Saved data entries

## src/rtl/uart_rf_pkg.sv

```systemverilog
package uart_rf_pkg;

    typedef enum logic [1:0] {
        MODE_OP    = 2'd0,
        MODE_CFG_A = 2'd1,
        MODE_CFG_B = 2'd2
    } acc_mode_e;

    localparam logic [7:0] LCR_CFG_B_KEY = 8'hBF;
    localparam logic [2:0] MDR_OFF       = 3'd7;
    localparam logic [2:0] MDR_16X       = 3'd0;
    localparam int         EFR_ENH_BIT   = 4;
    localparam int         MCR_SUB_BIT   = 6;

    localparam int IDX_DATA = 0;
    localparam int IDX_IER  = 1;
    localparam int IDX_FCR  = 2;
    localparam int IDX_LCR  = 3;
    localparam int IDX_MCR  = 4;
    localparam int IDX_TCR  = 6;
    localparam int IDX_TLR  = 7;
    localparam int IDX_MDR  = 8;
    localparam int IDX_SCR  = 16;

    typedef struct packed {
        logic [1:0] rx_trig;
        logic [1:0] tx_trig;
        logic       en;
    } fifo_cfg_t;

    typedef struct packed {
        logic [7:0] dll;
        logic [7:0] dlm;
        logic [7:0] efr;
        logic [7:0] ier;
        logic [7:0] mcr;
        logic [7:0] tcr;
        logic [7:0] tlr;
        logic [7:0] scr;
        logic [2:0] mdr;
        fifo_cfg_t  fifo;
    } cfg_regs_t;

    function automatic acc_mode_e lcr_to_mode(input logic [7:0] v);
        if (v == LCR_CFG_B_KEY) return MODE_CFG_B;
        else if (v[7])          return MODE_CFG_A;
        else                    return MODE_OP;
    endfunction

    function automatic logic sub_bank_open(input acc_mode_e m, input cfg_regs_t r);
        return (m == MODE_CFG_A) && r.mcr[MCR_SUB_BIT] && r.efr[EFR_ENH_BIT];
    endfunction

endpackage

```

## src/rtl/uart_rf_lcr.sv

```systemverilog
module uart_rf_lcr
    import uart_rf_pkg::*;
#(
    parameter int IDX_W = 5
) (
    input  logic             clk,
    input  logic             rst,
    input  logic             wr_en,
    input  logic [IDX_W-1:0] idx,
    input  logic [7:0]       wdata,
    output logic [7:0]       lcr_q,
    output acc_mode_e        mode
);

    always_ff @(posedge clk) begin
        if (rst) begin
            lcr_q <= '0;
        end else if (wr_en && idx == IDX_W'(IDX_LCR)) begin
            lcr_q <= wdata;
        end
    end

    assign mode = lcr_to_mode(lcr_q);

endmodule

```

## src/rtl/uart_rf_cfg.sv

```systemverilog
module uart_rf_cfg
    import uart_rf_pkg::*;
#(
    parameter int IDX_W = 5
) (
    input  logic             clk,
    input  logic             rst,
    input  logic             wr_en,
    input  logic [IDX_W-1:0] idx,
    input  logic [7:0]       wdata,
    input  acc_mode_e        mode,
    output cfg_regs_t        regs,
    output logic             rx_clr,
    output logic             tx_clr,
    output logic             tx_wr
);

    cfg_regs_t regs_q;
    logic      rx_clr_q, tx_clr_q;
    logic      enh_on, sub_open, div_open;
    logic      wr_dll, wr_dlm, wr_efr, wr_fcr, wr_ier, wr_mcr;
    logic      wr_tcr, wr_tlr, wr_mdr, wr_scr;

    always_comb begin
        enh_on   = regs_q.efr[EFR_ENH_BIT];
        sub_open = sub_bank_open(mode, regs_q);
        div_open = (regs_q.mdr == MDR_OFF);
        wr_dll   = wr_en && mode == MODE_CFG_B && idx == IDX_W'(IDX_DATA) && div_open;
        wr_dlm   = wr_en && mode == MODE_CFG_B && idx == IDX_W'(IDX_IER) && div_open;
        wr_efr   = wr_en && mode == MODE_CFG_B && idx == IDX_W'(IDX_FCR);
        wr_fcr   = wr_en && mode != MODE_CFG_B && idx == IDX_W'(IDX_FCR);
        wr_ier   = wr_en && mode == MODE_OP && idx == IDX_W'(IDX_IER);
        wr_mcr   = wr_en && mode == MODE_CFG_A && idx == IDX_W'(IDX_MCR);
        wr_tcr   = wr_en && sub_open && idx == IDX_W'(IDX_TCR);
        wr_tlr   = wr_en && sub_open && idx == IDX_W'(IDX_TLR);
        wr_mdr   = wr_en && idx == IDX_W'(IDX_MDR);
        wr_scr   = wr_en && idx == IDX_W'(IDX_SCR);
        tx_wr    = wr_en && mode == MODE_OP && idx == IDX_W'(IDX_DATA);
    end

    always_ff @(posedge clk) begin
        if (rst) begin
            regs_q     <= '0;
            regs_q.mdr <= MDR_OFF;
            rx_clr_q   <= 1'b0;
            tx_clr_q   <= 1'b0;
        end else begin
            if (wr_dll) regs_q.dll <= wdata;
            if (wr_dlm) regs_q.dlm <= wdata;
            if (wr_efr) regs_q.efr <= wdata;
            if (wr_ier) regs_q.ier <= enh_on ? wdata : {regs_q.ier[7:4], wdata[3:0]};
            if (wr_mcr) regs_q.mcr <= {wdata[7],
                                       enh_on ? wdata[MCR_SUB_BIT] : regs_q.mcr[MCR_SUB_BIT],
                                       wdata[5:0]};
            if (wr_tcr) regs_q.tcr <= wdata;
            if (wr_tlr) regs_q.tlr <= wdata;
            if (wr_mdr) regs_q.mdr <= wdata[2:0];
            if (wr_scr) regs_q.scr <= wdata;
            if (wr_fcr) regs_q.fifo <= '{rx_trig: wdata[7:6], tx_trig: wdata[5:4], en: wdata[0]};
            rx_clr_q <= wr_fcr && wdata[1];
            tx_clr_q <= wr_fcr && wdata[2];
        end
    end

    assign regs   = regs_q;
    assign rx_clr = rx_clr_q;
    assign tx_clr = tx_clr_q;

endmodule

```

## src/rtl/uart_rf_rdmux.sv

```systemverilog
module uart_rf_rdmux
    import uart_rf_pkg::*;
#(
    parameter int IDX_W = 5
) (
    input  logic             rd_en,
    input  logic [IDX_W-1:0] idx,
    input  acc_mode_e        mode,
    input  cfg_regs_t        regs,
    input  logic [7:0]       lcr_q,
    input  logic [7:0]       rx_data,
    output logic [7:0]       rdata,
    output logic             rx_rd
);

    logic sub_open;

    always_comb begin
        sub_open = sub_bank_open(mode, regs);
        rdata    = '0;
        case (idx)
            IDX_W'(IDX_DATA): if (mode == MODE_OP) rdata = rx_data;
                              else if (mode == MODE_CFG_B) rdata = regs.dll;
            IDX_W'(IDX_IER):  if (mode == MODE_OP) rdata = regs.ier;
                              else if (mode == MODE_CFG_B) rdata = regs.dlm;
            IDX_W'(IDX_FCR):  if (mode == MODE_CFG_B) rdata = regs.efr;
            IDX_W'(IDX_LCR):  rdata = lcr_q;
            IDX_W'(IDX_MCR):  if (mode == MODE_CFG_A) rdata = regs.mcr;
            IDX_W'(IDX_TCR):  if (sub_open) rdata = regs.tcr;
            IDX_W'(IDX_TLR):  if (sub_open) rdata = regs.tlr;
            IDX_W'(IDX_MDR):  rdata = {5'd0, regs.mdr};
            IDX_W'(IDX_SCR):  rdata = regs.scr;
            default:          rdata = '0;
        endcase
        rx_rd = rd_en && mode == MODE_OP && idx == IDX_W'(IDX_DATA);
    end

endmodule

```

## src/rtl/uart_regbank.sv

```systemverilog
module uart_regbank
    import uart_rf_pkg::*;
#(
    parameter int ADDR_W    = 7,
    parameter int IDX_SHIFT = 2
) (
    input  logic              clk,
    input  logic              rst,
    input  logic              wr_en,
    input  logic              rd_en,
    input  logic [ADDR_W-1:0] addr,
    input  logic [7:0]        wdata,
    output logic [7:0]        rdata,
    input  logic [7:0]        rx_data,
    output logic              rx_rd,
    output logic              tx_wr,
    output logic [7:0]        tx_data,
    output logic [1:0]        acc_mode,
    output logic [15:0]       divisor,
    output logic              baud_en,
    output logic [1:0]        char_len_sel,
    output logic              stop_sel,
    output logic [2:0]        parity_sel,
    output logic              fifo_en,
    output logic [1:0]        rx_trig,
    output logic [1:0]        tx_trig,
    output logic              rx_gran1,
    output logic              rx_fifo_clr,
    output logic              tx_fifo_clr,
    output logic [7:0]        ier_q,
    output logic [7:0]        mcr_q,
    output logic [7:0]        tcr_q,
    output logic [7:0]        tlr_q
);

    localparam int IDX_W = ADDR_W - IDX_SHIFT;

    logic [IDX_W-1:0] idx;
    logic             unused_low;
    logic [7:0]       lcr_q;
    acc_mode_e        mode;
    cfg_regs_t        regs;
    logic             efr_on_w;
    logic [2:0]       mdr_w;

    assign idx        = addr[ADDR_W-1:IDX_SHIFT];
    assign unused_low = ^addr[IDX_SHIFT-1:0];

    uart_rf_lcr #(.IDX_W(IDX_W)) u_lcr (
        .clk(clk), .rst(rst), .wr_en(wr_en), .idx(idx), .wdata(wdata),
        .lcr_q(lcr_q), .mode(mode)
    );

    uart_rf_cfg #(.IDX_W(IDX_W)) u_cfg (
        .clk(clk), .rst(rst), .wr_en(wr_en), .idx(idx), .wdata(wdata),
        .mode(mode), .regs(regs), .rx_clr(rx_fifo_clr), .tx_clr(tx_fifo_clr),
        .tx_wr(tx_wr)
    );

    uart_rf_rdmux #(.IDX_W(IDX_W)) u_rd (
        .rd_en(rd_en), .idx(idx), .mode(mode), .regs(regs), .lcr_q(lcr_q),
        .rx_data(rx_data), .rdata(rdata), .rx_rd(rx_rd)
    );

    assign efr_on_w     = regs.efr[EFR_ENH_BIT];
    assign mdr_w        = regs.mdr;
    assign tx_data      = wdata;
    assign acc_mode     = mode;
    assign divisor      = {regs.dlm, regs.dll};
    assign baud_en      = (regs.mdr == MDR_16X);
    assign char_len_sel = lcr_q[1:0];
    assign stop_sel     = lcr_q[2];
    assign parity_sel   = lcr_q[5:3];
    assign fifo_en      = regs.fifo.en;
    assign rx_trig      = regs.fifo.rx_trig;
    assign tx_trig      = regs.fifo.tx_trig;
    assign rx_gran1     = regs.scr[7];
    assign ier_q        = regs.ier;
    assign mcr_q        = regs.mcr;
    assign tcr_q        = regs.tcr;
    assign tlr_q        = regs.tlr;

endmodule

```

Exercise goal:
If a line of the data contains the word "return", count it; say how many such lines there are and nothing else.

Solution for this task:
4